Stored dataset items

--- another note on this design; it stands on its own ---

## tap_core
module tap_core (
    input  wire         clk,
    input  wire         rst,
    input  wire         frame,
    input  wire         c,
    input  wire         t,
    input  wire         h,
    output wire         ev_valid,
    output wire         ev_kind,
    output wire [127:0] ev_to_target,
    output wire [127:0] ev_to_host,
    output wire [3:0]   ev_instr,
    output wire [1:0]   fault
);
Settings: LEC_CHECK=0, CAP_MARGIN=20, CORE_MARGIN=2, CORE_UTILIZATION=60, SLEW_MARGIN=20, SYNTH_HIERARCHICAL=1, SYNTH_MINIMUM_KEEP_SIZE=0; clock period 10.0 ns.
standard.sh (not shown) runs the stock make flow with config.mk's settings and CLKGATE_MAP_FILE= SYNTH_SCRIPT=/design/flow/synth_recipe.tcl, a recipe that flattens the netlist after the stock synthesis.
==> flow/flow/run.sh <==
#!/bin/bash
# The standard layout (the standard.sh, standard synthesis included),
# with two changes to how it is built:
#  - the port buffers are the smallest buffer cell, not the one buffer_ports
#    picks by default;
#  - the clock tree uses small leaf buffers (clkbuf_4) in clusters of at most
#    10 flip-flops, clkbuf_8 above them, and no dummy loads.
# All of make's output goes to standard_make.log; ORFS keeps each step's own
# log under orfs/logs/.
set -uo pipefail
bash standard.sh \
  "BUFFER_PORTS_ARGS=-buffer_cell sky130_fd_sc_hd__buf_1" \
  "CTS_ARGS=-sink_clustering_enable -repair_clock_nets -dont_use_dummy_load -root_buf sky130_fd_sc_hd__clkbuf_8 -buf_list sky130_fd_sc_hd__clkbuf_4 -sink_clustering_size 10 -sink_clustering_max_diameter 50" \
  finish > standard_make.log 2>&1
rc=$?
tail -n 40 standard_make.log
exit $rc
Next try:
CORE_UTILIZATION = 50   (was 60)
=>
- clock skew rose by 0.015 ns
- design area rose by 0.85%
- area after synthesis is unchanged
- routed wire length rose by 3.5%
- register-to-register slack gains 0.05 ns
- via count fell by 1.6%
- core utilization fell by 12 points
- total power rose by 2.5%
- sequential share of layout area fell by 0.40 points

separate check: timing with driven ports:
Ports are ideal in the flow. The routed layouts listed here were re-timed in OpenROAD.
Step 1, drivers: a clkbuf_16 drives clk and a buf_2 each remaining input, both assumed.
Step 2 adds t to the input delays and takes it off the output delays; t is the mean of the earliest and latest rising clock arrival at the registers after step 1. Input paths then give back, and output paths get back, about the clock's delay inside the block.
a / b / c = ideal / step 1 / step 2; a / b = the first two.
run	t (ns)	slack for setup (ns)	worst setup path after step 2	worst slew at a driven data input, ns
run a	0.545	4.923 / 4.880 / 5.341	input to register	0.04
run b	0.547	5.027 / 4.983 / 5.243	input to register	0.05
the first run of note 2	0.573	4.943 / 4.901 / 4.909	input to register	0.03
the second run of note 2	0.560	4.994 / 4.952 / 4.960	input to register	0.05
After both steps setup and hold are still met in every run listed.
Source: an optimization exercise on an open RTL-to-GDS flow (aim: small area). Production flows keep margins and buffers that such runs may drop.
In this exercise RTL edits were held to simulation tests only and were not proved equivalent to the original.
The flow treats the clock pin as an ideal source. Dropping or thinning the clock tree relies on that and would not hold on a real chip.
Power is estimated from default activity; no workload was simulated.

// pwm_softstart
module pwm_softstart (
    input  wire       clk,
    input  wire       rst,
    input  wire       ramp_n,
    input  wire       tc_n,
    input  wire       step_n,
    output wire       motor,
    output wire [4:0] led,
    output wire [1:0] mstate,
    output wire [1:0] pidx_o
);
    localparam [1:0] MS_OFF = 2'd0, MS_ON = 2'd1, MS_RAMP = 2'd2, MS_PENDQ = 2'd3;
    localparam [2:0] PH_DISPATCH    = 3'd2;
    localparam [2:0] PH_TC          = 3'd5;
    localparam [2:0] PH_TC_SETTLE   = 3'd3;
    localparam [2:0] PH_STEP        = 3'd1;
    localparam [2:0] PH_STEP_SETTLE = 3'd0;
    localparam [2:0] PH_POFF_SETTLE = 3'd7;
    localparam [2:0] PH_RAMP_ON     = 3'd4;
    localparam [2:0] PH_RAMP_OFF    = 3'd6;
    localparam [10:0] T_SETTLE = 11'd1048;    
    localparam [10:0] T_PERIOD = 11'd48;      
    localparam [10:0] T_END    = 11'h7FF;
    localparam [18:0] ACC_INIT = 19'd486655;
    reg [1:0]  ms;
    reg [1:0]  pidx;
    reg        tc_latched, step_latched, ramp_prev;
    reg [2:0]  ph;
    reg [10:0] timer;
    reg [18:0] acc;
    wire        ramping = (ph == PH_RAMP_ON) || (ph == PH_RAMP_OFF);
    wire [10:0] off_t   = acc[18:8];
    assign mstate = ms;
    assign pidx_o = pidx;
    assign motor  = ms[0] | (ph == PH_RAMP_ON);
    assign led    = ms[0] ? 5'b11111 :
                    ramping ? {off_t < 11'd384, off_t < 11'd768, off_t < 11'd1144,
                               off_t < 11'd1528, 1'b1} : 5'b00000;
    wire ramp_edge = ramp_prev & ~ramp_n;
    reg [1:0] ms1;
    always @(*) begin
        ms1 = ms;
        if (ramp_edge) begin
            if (ms == MS_OFF)     ms1 = MS_RAMP;
            else if (ms == MS_ON) ms1 = MS_PENDQ;
        end
    end
    reg [18:0] slope;
    always @(*) begin
        case (pidx)
            2'd0:    slope = 19'd1946;
            2'd1:    slope = 19'd3891;
            2'd2:    slope = 19'd9728;
            default: slope = 19'd19456;
        endcase
    end
    wire        timer_end  = (timer == T_END);
    wire        begin_ramp = (ph == PH_DISPATCH) && (ms1 == MS_RAMP);
    wire        next_per   = (ph == PH_RAMP_OFF) && timer_end;
  ...
export LEC_CHECK = 0
export CAP_MARGIN = 0
export CORE_AREA = 2.5 2.5 60.5 60.5
export DIE_AREA = 0 0 63 63
export PLACE_DENSITY = 0.85
export SLEW_MARGIN = 0
create_clock -name core_clock -period 10.0 [get_ports {clk}]
standard.sh (not shown) runs the stock make flow with config.mk's settings and CLKGATE_MAP_FILE= SYNTH_SCRIPT=/design/flow/synth_recipe.tcl, a recipe that flattens the netlist after the stock synthesis.
==> flow/flow/run.sh <==
#!/bin/bash
# Layout flow: the standard ORFS flow, with
#  - area-oriented technology mapping in synthesis: ABC runs flow/abc.script
#    (deepsyn then area-recovering mapping) once per seed in ABC_SEEDS and
#    the smallest mapping is kept (flow/abc_multi.tcl); no adder-cell
#    mapping and no Kogge-Stone carry lookahead. Registers come out as in
#    the standard synthesis: only the combinational mapping differs.
#  - plain buf_1 cells as the port buffers,
#  - two clock buffers driven by the clock port, each at the centre of a
#    cluster of flip-flops, instead of TritonCTS's H-tree (flow/cts_hook.tcl,
#    buffer count and cell in flow/clk_buf).
# make's full output goes to make_flow.log; ORFS's per-step logs to orfs/logs.
set -euo pipefail
W=$(pwd)
F=$W/flow
# synth.tcl with its abc call replaced by flow/abc_multi.tcl
sed -e "s#log_cmd abc {\*}\$abc_args#source $F/abc_multi.tcl#" \
    "$FLOW_HOME/scripts/synth.tcl" > "$W/own_synth.tcl"
grep -q "source $F/abc_multi.tcl" "$W/own_synth.tcl"
sed -e "s#source \$::env(SCRIPTS_DIR)/synth.tcl#source $W/own_synth.tcl#" \
    "$W/synth_recipe.tcl" > "$W/own_synth_recipe.tcl"
grep -q "source $W/own_synth.tcl" "$W/own_synth_recipe.tcl"
export OWN_FLOW_DIR="$F" OWN_WORK_DIR="$W" ABC_SEEDS="1 2 3 4 5 6 7 8"
export CLK_BUF_FILE="$F/clk_buf"
bash "$W/standard.sh" \
    "SYNTH_SCRIPT=$W/own_synth_recipe.tcl" \
    "ADDER_MAP_FILE=" \
    "SYNTH_OPERATIONS_ARGS=-noshare" \
    "BUFFER_PORTS_ARGS=-buffer_cell sky130_fd_sc_hd__buf_1" \
    "PRE_CTS_TCL=$F/cts_hook.tcl" \
    finish > "$W/make_flow.log" 2>&1
test -f "$W/out/final.def"
Other scripts of this flow, unchanged in this note and not shown: flow/flow/abc.script, flow/flow/abc_multi.tcl, flow/flow/clk_buf, flow/flow/cts_hook.tcl
The first run completed with no timing, DRC or antenna violations.
Change:
--- a/flow/flow/run.sh
+++ b/flow/flow/run.sh
@@ -22,3 +22,3 @@
 grep -q "source $W/own_synth.tcl" "$W/own_synth_recipe.tcl"
-export OWN_FLOW_DIR="$F" OWN_WORK_DIR="$W" ABC_SEEDS="1 2 3 4 5 6 7 8"
+export OWN_FLOW_DIR="$F" OWN_WORK_DIR="$W" ABC_SEEDS="1 2 3 4 5 6 7 8 9 10 11 12 13 14 15 16"
 export CLK_BUF_FILE="$F/clk_buf"
The changed run ran to the end with no violations.
Worst setup slack stays the same.
Die area stays the same.
Power stays the same.
Cell count does not change.
Register-to-register slack is about the same.
No run of this note takes its clock network from TritonCTS; it comes from the design's own scripts or RTL.

==> static timing again, ports no longer ideal <==
No port has a modelled driver above. Below, the same layouts with a new extraction and two added sets of constraints. Step 1 sets driving cells, clkbuf_16 on the clock port and buf_2 on the other inputs (assumed; they add their load-dependent delay and slew). Step 2, shift: input delay + t, output delay - t, t = (earliest + latest rising clock arrival at the registers) / 2. This alone moves slack from input paths to output paths. Three values: ideal, step 1, step 2; two values: the first two.
run | t (ns) | setup slack, ns | latest minus earliest clock arrival (ns) | worst slew at a driven data input, ns
the first run | 0.206 | 2.490 / 2.505 / 2.299 | 0.005 / 0.005 | 0.03
the second run | 0.206 | 2.490 / 2.505 / 2.299 | 0.005 / 0.005 | 0.03
After both steps every run listed still meets setup and hold.
From an optimization exercise on the open Yosys and OpenROAD flow, aimed at small area, a short achievable clock period and few clock cycles per item; shortcuts taken in it are not production practice. RTL that was checked went through simulation tests only; none was proved equivalent to the original. Function not checked in runs 5 and 6: the RTL went through the layout flow alone. No activity file was given, so power comes from the tool's default toggle rates.

`config.mk`:
```
export PLATFORM = sky130hd
export DESIGN_NAME = sfd_rx
export DESIGN_NICKNAME = sfd_rx
export VERILOG_FILES = /design/flow/design.v
export SDC_FILE = /design/flow/constraint.sdc
export NUM_CORES = 4
export LEC_CHECK = 0
export CAP_MARGIN = 20
export CORE_MARGIN = 2
export CORE_UTILIZATION = 40
export PLACE_DENSITY = 0.6
export SETUP_SLACK_MARGIN = 3.5
export SLEW_MARGIN = 20
```
`constraint.sdc`:
```
create_clock -name core_clock -period 6.0 [get_ports {clk}]
set_input_delay 1.2000 -clock core_clock [delete_from_list [all_inputs] [get_ports {clk}]]
set_output_delay 1.2000 -clock core_clock [all_outputs]
set_load 0.01 [all_outputs]
```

> DIRECTIONS:
Determine the count of lines in the data above with the string "rose" in them, and give that count alone.

> EXPECTED ANSWER:
4